Aさんが亡くなり、法定相続人は妻のBさんと一人息子のCさんというケースです。
孝行息子のCさんは、「父さんの遺産は母さんにすべて承継してもらいたい。僕は当面何もいらないよ。」と自ら相続放棄の手続きを行いました。
相続放棄について①-3これで無事妻のBさんが遺産をすべて相続できると思っていたところ・・・
上述の民法939条により、孝行息子のCさんは、相続放棄により、この相続に関しては「初めから相続人にならなかったもの」とみなされます。

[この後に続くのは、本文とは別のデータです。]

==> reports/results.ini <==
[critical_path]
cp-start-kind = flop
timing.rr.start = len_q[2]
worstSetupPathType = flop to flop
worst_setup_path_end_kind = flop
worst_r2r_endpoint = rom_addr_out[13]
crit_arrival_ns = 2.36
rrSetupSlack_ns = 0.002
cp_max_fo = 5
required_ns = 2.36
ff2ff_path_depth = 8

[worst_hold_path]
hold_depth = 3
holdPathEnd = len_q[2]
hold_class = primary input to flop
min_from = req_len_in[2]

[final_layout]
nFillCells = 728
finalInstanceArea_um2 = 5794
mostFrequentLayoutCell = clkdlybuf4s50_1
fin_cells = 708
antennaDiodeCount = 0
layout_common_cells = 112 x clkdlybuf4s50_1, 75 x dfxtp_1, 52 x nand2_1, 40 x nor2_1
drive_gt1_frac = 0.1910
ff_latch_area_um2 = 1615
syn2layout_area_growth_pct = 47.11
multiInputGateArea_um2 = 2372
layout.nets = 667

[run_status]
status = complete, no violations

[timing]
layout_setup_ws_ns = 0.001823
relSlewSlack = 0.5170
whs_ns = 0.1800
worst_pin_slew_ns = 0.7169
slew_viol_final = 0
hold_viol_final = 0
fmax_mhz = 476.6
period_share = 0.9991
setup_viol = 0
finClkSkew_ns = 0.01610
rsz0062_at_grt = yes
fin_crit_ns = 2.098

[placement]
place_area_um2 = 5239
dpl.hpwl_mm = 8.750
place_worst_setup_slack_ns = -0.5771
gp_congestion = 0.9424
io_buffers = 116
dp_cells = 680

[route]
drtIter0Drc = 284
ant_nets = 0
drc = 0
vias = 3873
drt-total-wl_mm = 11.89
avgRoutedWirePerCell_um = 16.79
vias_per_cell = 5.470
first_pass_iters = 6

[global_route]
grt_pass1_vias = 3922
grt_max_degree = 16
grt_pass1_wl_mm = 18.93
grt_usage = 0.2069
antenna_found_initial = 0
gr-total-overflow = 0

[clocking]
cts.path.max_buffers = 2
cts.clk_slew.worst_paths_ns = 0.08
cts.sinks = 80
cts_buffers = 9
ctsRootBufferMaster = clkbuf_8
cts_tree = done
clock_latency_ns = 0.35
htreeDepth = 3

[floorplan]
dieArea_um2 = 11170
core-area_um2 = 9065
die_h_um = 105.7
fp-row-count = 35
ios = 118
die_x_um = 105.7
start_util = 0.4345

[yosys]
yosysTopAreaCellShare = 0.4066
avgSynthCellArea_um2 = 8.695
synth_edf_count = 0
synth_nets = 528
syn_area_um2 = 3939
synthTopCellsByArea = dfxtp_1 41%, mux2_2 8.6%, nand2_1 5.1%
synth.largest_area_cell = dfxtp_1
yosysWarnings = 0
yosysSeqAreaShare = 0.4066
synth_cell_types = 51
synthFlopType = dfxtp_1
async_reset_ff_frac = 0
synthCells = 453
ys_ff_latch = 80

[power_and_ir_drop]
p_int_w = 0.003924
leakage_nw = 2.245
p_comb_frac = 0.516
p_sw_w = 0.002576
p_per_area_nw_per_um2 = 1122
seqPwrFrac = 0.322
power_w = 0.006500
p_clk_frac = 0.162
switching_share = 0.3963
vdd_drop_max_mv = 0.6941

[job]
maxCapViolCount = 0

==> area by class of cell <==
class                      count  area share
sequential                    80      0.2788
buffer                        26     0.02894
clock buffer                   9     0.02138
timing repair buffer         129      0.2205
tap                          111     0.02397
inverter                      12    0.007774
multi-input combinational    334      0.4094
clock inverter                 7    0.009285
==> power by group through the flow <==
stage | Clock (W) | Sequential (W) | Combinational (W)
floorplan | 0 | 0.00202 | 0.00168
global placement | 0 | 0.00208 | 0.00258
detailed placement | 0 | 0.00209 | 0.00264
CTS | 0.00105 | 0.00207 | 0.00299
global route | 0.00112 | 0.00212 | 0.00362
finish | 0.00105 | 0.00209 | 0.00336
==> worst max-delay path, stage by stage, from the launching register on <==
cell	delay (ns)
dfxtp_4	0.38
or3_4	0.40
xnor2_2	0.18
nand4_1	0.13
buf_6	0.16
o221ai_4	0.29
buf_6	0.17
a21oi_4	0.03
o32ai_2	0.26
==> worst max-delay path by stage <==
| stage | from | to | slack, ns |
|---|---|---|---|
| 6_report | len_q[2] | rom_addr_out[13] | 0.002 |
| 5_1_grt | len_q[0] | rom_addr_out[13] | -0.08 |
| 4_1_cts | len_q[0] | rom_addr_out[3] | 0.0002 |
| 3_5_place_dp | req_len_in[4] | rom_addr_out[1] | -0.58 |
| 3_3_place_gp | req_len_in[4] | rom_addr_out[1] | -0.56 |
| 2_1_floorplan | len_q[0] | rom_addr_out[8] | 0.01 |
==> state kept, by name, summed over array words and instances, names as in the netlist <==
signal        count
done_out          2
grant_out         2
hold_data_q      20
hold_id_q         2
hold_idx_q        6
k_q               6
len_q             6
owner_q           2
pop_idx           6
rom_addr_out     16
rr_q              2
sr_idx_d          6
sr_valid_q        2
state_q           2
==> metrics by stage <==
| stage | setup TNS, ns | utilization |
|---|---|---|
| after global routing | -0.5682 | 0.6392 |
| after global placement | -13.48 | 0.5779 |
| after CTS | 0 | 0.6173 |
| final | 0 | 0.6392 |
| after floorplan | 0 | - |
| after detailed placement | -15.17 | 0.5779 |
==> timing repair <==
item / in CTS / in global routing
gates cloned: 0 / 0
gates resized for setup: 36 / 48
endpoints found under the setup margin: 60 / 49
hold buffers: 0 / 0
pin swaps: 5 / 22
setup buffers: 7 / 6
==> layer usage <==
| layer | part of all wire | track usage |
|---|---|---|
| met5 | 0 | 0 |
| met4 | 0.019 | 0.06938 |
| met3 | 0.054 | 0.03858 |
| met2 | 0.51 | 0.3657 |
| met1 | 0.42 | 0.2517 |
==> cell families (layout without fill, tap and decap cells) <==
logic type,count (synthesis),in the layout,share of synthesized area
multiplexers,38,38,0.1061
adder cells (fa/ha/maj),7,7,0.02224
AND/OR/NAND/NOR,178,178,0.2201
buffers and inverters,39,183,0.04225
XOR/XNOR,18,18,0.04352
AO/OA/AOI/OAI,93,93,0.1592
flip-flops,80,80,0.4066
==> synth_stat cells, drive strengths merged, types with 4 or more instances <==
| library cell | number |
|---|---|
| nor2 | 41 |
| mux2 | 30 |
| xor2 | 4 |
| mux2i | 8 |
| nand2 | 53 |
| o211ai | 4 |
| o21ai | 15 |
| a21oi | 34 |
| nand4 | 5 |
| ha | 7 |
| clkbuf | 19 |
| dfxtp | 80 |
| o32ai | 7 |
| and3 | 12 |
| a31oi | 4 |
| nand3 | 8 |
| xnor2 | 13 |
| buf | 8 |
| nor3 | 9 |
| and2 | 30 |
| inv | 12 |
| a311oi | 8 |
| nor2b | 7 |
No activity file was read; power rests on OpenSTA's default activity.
==> src/rtl/adc_avg_filter.sv <==
// adc_avg_filter: moving average over the last 2^LOG2_DEPTH ADC samples,
// with peak hold and a hysteretic over-range alarm.
module adc_avg_filter #(
  parameter int DATA_W     = 12,
  parameter int LOG2_DEPTH = 3
) (
  input  logic              iCLK,
  input  logic              iRST,
  input  logic [DATA_W-1:0] iSAMPLE,
  input  logic              iSAMPLE_VALID,
  input  logic              iCLR,
  input  logic [DATA_W-1:0] iTHRESH_HI,
  input  logic [DATA_W-1:0] iTHRESH_LO,
  output logic [DATA_W-1:0] oAVG,
  output logic              oAVG_VALID,
  output logic              oFILLED,
  output logic [DATA_W-1:0] oPEAK,
  output logic              oALARM
);

  localparam int DEPTH = 1 << LOG2_DEPTH;
  localparam int SUM_W = DATA_W + LOG2_DEPTH;
  localparam int CNT_W = LOG2_DEPTH + 1;
  localparam logic [CNT_W-1:0] FULL = CNT_W'(DEPTH);

  logic [DATA_W-1:0]     mem [DEPTH];
  logic [LOG2_DEPTH-1:0] wptr;
  logic [CNT_W-1:0]      fcnt;
  logic [CNT_W-1:0]      fcnt_nxt;
  logic [SUM_W-1:0]      sum;
  logic [SUM_W-1:0]      sum_nxt;
  logic                  accept;

  // Next-state values for one accepted sample; clear overrides a coincident strobe.
  always_comb begin
    accept   = iSAMPLE_VALID & ~iCLR;
    fcnt_nxt = (fcnt == FULL) ? FULL : fcnt + CNT_W'(1);
    sum_nxt  = sum + SUM_W'(iSAMPLE) - SUM_W'(mem[wptr]);
  end

  // Circular sample buffer; entries are zeroed so the running sum stays exact after a flush.
  always_ff @(posedge iCLK or posedge iRST) begin
    if (iRST) begin
      for (int i = 0; i < DEPTH; i++) mem[i] <= '0;
    end else if (iCLR) begin
      for (int i = 0; i < DEPTH; i++) mem[i] <= '0;
    end else if (accept) begin
      mem[wptr] <= iSAMPLE;
    end
  end

  // Window bookkeeping: pointer, fill count, running sum, peak.
  always_ff @(posedge iCLK or posedge iRST) begin
    if (iRST) begin
      wptr    <= '0;
      fcnt    <= '0;
      sum     <= '0;
      oPEAK   <= '0;
      oFILLED <= 1'b0;
    end else if (iCLR) begin
      wptr    <= '0;
      fcnt    <= '0;
      sum     <= '0;
      oPEAK   <= '0;
      oFILLED <= 1'b0;
    end else if (accept) begin
      wptr    <= wptr + LOG2_DEPTH'(1);
      fcnt    <= fcnt_nxt;
      sum     <= sum_nxt;
      oFILLED <= (fcnt_nxt == FULL);
      if (iSAMPLE > oPEAK) oPEAK <= iSAMPLE;
    end
  end

  // Average publish: only once the window is full; oAVG holds through warm-up and clear.
  always_ff @(posedge iCLK or posedge iRST) begin
    if (iRST) begin
      oAVG       <= '0;
      oAVG_VALID <= 1'b0;
    end else begin
      oAVG_VALID <= 1'b0;
      if (accept && (fcnt_nxt == FULL)) begin
        oAVG       <= sum_nxt[SUM_W-1:LOG2_DEPTH];
        oAVG_VALID <= 1'b1;
      end
    end
  end

  // Alarm evaluated the cycle after each average pulse; a clear cancels that evaluation.
  always_ff @(posedge iCLK or posedge iRST) begin
    if (iRST) begin
      oALARM <= 1'b0;
    end else if (iCLR) begin
      oALARM <= 1'b0;
    end else if (oAVG_VALID) begin
      if (oAVG > iTHRESH_HI)      oALARM <= 1'b1;
      else if (oAVG < iTHRESH_LO) oALARM <= 1'b0;
    end
  end

endmodule

==> config.mk <==
export PLATFORM = sky130hd
export DESIGN_NAME = adc_avg_filter
export DESIGN_NICKNAME = d
export VERILOG_FILES = /design/src/rtl/adc_avg_filter.sv
export SDC_FILE = /design/constraint.sdc
export NUM_CORES = 1
export LEC_CHECK = 0
export BUFFER_PORTS_ARGS = -buffer_cell sky130_fd_sc_hd__buf_2
export CAP_MARGIN = 10
export CORE_ASPECT_RATIO = 1.4
export CORE_MARGIN = 5
export CORE_UTILIZATION = 55
export DETAILED_ROUTE_END_ITERATION = 8
export PLACE_DENSITY_LB_ADDON = 0.2
export SLEW_MARGIN = 20
export SYNTH_ARGS = -nofsm -noshare
export SYNTH_HDL_FRONTEND = slang
export SYNTH_SLANG_ARGS = --single-unit
export TNS_END_PERCENT = 1
==> constraint.sdc <==
create_clock -name iCLK -period 5.5 [get_ports iCLK]
set_input_delay 1.65 -clock iCLK [delete_from_list [all_inputs] [get_ports iCLK]]
set_output_delay 1.65 -clock iCLK [all_outputs]
set_load 0.03 [all_outputs]
* After elaboration in Yosys (flattened, before gate mapping) *
Index checks and enable logic that the tools add are counted.

storage, ports and cells
  register bits after elaboration = 145

cells by class
  add/sub/neg operators = 4
  order comparisons = 5
  eq/ne operators = 2
  muxes and demuxes = 25
  bitwise operators = 3
  reduce and logical (&&, ||, !) cells = 8

operators by type and width
  kind                                                        count
  2-to-1 mux 96 bit                                           2
  bitwise mux 96 bit                                          1
  2-to-1 mux 12 bit                                           6
  binary-select mux 12 bit (select 3 bit)                     1
  demux 12 bit (select 3 bit)                                 1
  2-to-1 mux 15 bit                                           2
  greater-than comparator 12 bit                              2
  adder 15 x 12 -> 15 bit                                     1
  subtractor 15 x 12 -> 15 bit                                1
  less-than comparator 12 bit                                 1
  2-to-1 mux 4 bit                                            3
  == test 4 bit, second input constant                        2
  2-to-1 mux 1 bit                                            7
  2-to-1 mux 3 bit                                            2
  nonzero test 2 bit                                          3
  adder 4 x 1 -> 4 bit, second input constant                 1
  >= comparator 4 bit, second input constant                  1
  less-than comparator 4 x 1 -> 1 bit, second input constant  1
  NOT 3 -> 4 bit                                              1
  AND reduction 2 bit                                         2
  adder 3 x 1 -> 3 bit, second input constant                 1
  nonzero test 3 bit                                          1
  logical AND 1 bit                                           2
  bitwise AND 1 bit                                           1
  NOT 1 bit                                                   1

* Depth between registers and ports, before layout *
Gate-level depths: netlist (run 1).

  depth in word-level cells = 8
  gate-level depth with buffers = 17
  depth with buffers taken out = 15

* Worst setup path after synthesis (run 1) *
Ideal clock, no wire load.

  kind = input to register
  start = input iSAMPLE[1]
  end = register sum[14]
  library setup time = 128 ps
  arrival = 4170 ps
  setup slack = 1203 ps
  stages on the path = 11
  path buffers = 1
  path through = clkbuf_1 > inv_1 > fa_1 > inv_1 > fa_1 > a21oi_2 > o211a_1 > o31ai_4 > o22ai_2 > mux2i_1 > mux2_1

between the ends
  word-level cells in the longest chain between the ends = 4

RTL lines
  element                       RTL line  source
  start: declaration            9         input logic [DATA_W-1:0] iSAMPLE,
  adder 15 x 12 -> 15 bit       38        sum_nxt = sum + SUM_W'(iSAMPLE) - SUM_W'(mem[wptr]);
  subtractor 15 x 12 -> 15 bit  38
  2-to-1 mux 15 bit             66        end else if (accept) begin
  2-to-1 mux 15 bit             60        end else if (iCLR) begin
  end signal: assignment        69        sum <= sum_nxt;
  end: declaration              30        logic [SUM_W-1:0] sum;

No other way between the ends. The select of a mux whose other input is x is not followed.
A chain may end at the register's enable or synchronous reset.

* Worst setup path in the final report (run 1) *
  start = register wptr[2]
  end = register sum[14]

between the ends
  word-level cells in the longest chain between the ends = 7

RTL lines
  element                                                RTL line  source
  start: declaration                                     27        logic [LOG2_DEPTH-1:0] wptr;
  start signal: assignment                               67        wptr <= wptr + LOG2_DEPTH'(1);
  NOT 3 -> 4 bit (not written as such)                   38
  binary-select mux 12 bit (select 3 bit)                38
  2-to-1 mux 12 bit (not written as such) (2 in series)  38
  subtractor 15 x 12 -> 15 bit                           38
  2-to-1 mux 15 bit                                      66
  2-to-1 mux 15 bit                                      60

No other way between the ends. The select of a mux whose other input is x is not followed.
==> src/rtl/div_unit.sv <==
// Iterative 32-bit DIV/DIVU unit: one radix-2 restoring step per cycle on operand magnitudes.
// Signs are applied on the edge entering DONE, so hi/lo only ever hold committed results.
//
// state | meaning
// ------+---------------------------------------------------------------
// IDLE  | waiting for start; start & ~annul latches operands, counter=31
// BUSY  | one restoring step per cycle, counter counts down to 0
// DONE  | one-cycle result pulse (valid=1), stall released, back to IDLE
module div_unit (
  input  logic        clk,
  input  logic        rst_n,
  input  logic        start,
  input  logic        sign,
  input  logic        annul,
  input  logic [31:0] srca,
  input  logic [31:0] srcb,
  output logic        stall_div,
  output logic        valid,
  output logic [31:0] hi,
  output logic [31:0] lo
);

  typedef enum logic [1:0] {
    IDLE = 2'd0,
    BUSY = 2'd1,
    DONE = 2'd2
  } state_t;

  state_t      state;
  logic [4:0]  cnt;
  logic [31:0] rem;
  logic [31:0] quo;
  logic [31:0] dvsr;
  logic        neg_q;
  logic        neg_r;
  logic        div_zero;

  logic [31:0] abs_a;
  logic [31:0] abs_b;
  logic [32:0] rem_sh;
  logic [32:0] diff;
  logic [31:0] rem_nxt;
  logic [31:0] quo_nxt;
  logic [31:0] q_fin;
  logic [31:0] r_fin;

  always_comb begin
    abs_a = (sign && srca[31]) ? (~srca + 32'd1) : srca;
    abs_b = (sign && srcb[31]) ? (~srcb + 32'd1) : srcb;
  end

  // The shifted partial remainder needs 33 bits; after a restoring step it
  // is always below the divisor (or equals the dividend prefix when dividing
  // by zero), so 32 bits are enough to store it between cycles.
  always_comb begin
    rem_sh = {rem, quo[31]};
    diff   = rem_sh - {1'b0, dvsr};
    if (diff[32]) begin
      rem_nxt = rem_sh[31:0];
      quo_nxt = {quo[30:0], 1'b0};
    end else begin
      rem_nxt = diff[31:0];
      quo_nxt = {quo[30:0], 1'b1};
    end
  end

  // Divide by zero naturally leaves the dividend magnitude as the remainder,
  // which the dividend-sign fix turns back into srca; only lo needs forcing.
  always_comb begin
    q_fin = neg_q ? (~quo_nxt + 32'd1) : quo_nxt;
    r_fin = neg_r ? (~rem_nxt + 32'd1) : rem_nxt;
    if (div_zero) begin
      q_fin = 32'hFFFF_FFFF;
    end
  end

  assign stall_div = rst_n && (((state == IDLE) && start && !annul) || (state == BUSY));

  always_ff @(posedge clk or negedge rst_n) begin
    if (!rst_n) begin
      state    <= IDLE;
      cnt      <= 5'd0;
      rem      <= 32'd0;
      quo      <= 32'd0;
      dvsr     <= 32'd0;
      neg_q    <= 1'b0;
      neg_r    <= 1'b0;
      div_zero <= 1'b0;
      valid    <= 1'b0;
      hi       <= 32'd0;
      lo       <= 32'd0;
    end else begin
      valid <= 1'b0;
      case (state)
        IDLE: begin
          if (start && !annul) begin
            rem      <= 32'd0;
            quo      <= abs_a;
            dvsr     <= abs_b;
            neg_q    <= sign && (srca[31] ^ srcb[31]);
            neg_r    <= sign && srca[31];
            div_zero <= (srcb == 32'd0);
            cnt      <= 5'd31;
            state    <= BUSY;
          end
        end
        BUSY: begin
          if (annul) begin
            cnt   <= 5'd0;
            state <= IDLE;
          end else begin
            rem <= rem_nxt;
            quo <= quo_nxt;
            if (cnt == 5'd0) begin
              hi    <= r_fin;
              lo    <= q_fin;
              valid <= 1'b1;
              state <= DONE;
            end else begin
              cnt <= cnt - 5'd1;
            end
          end
        end
        DONE: begin
          state <= IDLE;
        end
        default: begin
          state <= IDLE;
        end
      endcase
    end
  end

endmodule
$ cat config.mk
export PLATFORM = sky130hd
export DESIGN_NAME = regfile_write_arbiter
export DESIGN_NICKNAME = d
export VERILOG_FILES = /design/src/rtl/regfile_write_arbiter.sv
export SDC_FILE = /design/constraint.sdc
export NUM_CORES = 1
export LEC_CHECK = 0
export BUFFER_PORTS_ARGS = -buffer_cell sky130_fd_sc_hd__buf_4
export CORE_ASPECT_RATIO = 1.2
export CORE_MARGIN = 4
export CORE_UTILIZATION = 38
export CTS_CLUSTER_SIZE = 16
export DETAILED_ROUTE_END_ITERATION = 6
export PLACE_DENSITY_LB_ADDON = 0.25
export SYNTH_ARGS = -nofsm -noshare
export SYNTH_HDL_FRONTEND = slang
export SYNTH_SLANG_ARGS = --single-unit
$ cat constraint.sdc
create_clock -name clk -period 1.2 [get_ports clk]
set_input_delay 0.24 -clock clk [delete_from_list [all_inputs] [get_ports clk]]
set_output_delay 0.24 -clock clk [all_outputs]
set_load 0.05 [all_outputs]
--- config.mk ---
export PLATFORM = sky130hd
export DESIGN_NAME = sipo_rx
export DESIGN_NICKNAME = d
export VERILOG_FILES = /design/src/rtl/sipo_rx.sv
export SDC_FILE = /design/constraint.sdc
export NUM_CORES = 1
export LEC_CHECK = 0
export ABC_AREA = 1
export CAP_MARGIN = 20
export CELL_PAD_IN_SITES_DETAIL_PLACEMENT = 0
export CELL_PAD_IN_SITES_GLOBAL_PLACEMENT = 1
export CORE_MARGIN = 5
export CORE_UTILIZATION = 38
export CTS_CLUSTER_SIZE = 30
export DETAILED_ROUTE_END_ITERATION = 7
export PLACE_DENSITY = 0.81
export SKIP_LAST_GASP = 1
export SLEW_MARGIN = 10
export SYNTH_ARGS = -nofsm -noshare
export SYNTH_HDL_FRONTEND = slang
export SYNTH_SLANG_ARGS = --single-unit
--- constraint.sdc ---
create_clock -name clk -period 1.25 [get_ports clk]
set_input_delay 0.25 -clock clk [delete_from_list [all_inputs] [get_ports clk]]
set_output_delay 0.25 -clock clk [all_outputs]
set_load 0.01 [all_outputs]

亡くなったAさんの両親はすでに他界していたものの、Aさんの妹であるDさんが健在だとした場合に、この場合の法定相続人はどうなるでしょう。
◯第一順位の子Cさんは相続放棄により、初めから相続人にならなかったものとみなされる。
◯第二順位のAさんの両親はすでに他界している。
◯第三順位の兄弟姉妹である妹Dさんと、妻Bさんが法定相続人となる。
相続放棄について②つまり、Cさんは、母親であるBさんにすべての遺産を承継させるために相続放棄をしたところ、これにより、BさんとAさんの妹であるDさんが法定相続人となったことから、
◯法定相続分どおり(Bさん4分の3・Dさん4分の1)に相続する。
◯BさんとDさんで遺産分割協議をする。
の選択を迫られることになります。
当初のCさんの思いのとおり、Bさんに遺産のすべてを承継させたいのであれば、相続放棄ではなく、BさんとCさんで「遺産分割協議」を行うべきでした。
相続放棄の手続き自体は自身でも行うことは可能ですが、できれば弁護士や司法書士などの専門家に相談するなど、慎重に対応していくことが大切であると考えます。